▸ Task to carry out: If a line contains "localparam logic [SHIFT_W-1:0] MIN_SHIFT", it is the last one to write out; begin with the first line of the records and copy each exactly.

▸ Available data:
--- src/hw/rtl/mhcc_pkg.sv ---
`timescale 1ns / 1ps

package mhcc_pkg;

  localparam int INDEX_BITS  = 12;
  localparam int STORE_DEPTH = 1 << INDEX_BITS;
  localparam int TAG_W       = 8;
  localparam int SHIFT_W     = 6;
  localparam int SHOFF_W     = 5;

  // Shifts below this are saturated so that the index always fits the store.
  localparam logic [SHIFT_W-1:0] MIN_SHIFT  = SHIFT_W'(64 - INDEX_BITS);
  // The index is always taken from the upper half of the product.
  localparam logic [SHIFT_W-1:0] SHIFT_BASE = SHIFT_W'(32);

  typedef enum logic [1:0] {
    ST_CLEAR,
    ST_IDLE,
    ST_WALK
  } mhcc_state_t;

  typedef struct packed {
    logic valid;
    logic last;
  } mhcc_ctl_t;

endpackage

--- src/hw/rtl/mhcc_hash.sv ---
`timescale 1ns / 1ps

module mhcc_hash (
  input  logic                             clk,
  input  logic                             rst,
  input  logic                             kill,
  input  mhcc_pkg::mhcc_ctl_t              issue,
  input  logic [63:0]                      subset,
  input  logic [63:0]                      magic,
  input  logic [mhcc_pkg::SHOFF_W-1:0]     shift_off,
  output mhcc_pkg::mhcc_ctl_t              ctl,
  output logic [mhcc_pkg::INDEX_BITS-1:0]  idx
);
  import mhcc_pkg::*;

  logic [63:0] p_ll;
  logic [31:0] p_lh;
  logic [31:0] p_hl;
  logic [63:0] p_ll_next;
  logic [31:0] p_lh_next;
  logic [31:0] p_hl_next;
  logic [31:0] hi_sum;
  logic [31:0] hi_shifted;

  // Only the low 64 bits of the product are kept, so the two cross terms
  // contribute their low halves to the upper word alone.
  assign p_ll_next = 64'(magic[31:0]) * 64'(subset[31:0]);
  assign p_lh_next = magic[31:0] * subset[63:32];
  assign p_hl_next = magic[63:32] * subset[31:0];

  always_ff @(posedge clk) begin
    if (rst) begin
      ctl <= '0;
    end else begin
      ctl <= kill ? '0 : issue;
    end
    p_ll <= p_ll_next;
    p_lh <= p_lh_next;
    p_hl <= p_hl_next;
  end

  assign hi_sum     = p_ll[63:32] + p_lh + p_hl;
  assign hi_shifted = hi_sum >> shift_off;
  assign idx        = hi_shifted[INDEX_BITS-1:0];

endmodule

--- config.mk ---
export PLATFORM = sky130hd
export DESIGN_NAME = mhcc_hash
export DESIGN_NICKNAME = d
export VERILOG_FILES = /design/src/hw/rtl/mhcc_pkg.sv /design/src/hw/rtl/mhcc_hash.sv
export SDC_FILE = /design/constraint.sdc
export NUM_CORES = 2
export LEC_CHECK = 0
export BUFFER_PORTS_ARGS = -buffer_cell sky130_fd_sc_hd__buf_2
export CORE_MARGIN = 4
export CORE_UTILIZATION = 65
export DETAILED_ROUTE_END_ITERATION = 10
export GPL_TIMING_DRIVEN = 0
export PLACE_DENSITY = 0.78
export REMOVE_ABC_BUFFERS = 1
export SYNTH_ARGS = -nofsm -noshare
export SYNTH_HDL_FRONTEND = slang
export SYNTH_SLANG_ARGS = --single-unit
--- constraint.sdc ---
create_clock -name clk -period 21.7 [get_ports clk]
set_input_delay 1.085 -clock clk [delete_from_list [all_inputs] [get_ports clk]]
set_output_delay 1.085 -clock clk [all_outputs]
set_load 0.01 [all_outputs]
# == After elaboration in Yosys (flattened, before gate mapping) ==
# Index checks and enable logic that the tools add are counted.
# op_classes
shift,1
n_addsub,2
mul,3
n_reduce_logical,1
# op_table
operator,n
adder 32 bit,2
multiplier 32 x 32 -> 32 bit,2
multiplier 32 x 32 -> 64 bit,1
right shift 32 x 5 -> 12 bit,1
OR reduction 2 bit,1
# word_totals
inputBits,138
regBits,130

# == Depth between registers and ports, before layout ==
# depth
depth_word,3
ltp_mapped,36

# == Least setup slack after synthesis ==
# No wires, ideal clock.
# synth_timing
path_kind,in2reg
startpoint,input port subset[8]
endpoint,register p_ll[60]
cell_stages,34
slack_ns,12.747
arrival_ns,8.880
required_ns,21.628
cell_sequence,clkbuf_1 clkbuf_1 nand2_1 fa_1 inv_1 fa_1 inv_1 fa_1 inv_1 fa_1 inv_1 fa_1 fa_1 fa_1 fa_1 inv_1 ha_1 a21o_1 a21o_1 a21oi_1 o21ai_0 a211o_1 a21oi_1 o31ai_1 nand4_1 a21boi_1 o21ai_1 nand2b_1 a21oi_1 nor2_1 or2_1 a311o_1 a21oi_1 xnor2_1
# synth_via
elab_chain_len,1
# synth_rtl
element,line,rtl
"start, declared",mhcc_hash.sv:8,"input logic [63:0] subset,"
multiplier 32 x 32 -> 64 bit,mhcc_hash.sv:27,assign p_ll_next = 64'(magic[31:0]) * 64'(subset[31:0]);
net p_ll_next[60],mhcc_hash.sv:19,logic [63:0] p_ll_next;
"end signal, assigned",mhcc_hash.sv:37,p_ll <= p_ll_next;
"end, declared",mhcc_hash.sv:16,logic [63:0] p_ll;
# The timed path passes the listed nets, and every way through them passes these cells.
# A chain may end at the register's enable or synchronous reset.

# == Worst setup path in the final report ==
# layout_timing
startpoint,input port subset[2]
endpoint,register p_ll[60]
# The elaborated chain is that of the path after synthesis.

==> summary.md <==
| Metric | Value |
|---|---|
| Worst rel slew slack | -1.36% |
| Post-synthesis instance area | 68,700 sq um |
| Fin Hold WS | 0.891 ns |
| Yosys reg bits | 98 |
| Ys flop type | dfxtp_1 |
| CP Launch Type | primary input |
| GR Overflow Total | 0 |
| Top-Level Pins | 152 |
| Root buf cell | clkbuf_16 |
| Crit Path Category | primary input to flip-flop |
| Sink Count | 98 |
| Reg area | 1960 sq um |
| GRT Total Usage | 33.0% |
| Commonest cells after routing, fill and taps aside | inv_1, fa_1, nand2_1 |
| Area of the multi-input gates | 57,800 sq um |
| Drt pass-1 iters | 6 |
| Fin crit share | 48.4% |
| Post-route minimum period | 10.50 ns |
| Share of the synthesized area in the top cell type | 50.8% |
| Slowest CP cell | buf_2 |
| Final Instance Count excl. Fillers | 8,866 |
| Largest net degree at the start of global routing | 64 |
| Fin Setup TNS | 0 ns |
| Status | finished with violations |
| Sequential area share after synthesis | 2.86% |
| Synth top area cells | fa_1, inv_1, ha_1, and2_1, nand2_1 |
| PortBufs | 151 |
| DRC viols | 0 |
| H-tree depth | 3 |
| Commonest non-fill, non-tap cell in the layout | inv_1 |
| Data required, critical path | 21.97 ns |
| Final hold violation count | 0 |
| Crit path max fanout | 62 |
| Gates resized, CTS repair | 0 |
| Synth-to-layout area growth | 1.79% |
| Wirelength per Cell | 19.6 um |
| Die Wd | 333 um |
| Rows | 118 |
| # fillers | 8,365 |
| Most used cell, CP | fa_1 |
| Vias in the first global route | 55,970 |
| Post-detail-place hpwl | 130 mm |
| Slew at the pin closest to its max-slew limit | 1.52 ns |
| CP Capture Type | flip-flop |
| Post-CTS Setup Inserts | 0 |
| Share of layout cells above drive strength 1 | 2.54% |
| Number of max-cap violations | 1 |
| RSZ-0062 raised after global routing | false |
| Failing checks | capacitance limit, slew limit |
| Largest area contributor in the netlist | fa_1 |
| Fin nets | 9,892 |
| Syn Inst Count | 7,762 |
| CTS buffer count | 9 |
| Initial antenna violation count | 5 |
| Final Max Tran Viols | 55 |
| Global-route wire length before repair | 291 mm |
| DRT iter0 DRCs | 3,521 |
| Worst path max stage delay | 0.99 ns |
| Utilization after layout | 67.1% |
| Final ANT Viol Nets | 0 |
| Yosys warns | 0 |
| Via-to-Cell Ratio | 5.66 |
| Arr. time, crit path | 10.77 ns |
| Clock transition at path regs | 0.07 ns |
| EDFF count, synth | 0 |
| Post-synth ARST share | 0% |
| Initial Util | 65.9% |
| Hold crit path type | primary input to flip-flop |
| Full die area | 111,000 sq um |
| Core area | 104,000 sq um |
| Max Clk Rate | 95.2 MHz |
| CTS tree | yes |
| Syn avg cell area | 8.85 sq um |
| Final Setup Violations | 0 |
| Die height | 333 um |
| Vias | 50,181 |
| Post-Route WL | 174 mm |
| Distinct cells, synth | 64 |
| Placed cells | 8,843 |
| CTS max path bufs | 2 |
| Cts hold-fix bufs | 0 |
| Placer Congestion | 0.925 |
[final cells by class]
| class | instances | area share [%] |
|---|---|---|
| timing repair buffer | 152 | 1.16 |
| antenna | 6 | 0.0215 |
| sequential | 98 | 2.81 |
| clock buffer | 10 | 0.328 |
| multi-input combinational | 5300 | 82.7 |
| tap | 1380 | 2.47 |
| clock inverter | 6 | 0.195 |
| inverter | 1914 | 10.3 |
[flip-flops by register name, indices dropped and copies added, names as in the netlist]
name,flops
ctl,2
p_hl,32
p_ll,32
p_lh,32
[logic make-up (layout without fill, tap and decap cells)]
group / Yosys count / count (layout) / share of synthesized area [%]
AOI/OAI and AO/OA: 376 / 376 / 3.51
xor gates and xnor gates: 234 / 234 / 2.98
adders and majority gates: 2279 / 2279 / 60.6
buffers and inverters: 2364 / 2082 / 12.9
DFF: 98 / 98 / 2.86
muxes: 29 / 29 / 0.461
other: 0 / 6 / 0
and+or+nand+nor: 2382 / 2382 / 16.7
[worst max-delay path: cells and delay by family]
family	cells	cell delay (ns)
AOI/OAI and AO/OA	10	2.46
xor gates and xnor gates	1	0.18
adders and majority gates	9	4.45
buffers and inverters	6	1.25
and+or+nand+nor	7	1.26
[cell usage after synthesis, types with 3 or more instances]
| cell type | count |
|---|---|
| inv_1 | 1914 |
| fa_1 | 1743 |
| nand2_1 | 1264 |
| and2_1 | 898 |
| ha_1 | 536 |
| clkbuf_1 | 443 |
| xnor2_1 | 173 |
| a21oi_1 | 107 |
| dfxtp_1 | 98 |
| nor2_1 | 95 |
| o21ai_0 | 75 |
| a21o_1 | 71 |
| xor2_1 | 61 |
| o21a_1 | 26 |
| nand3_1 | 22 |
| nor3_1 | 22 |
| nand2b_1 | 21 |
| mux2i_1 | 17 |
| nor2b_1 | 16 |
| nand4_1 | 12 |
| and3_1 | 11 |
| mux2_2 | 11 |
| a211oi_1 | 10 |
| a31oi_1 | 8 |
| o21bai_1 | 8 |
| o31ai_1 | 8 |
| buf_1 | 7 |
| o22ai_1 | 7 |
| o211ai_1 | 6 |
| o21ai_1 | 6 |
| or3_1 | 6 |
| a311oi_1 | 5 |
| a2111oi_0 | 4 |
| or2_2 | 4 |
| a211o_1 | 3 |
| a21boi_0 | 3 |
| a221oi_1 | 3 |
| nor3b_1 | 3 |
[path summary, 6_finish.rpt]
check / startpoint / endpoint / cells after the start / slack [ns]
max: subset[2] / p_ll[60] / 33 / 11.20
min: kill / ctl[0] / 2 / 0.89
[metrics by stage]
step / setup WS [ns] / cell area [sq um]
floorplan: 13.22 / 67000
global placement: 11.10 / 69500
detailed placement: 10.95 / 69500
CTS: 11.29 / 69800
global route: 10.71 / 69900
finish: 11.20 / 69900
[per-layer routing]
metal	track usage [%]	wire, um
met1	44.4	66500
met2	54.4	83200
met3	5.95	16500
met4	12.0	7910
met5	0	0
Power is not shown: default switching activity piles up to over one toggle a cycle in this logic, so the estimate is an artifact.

▸ Task solution:
--- src/hw/rtl/mhcc_pkg.sv ---
`timescale 1ns / 1ps

package mhcc_pkg;

  localparam int INDEX_BITS  = 12;
  localparam int STORE_DEPTH = 1 << INDEX_BITS;
  localparam int TAG_W       = 8;
  localparam int SHIFT_W     = 6;
  localparam int SHOFF_W     = 5;

  // Shifts below this are saturated so that the index always fits the store.
  localparam logic [SHIFT_W-1:0] MIN_SHIFT  = SHIFT_W'(64 - INDEX_BITS);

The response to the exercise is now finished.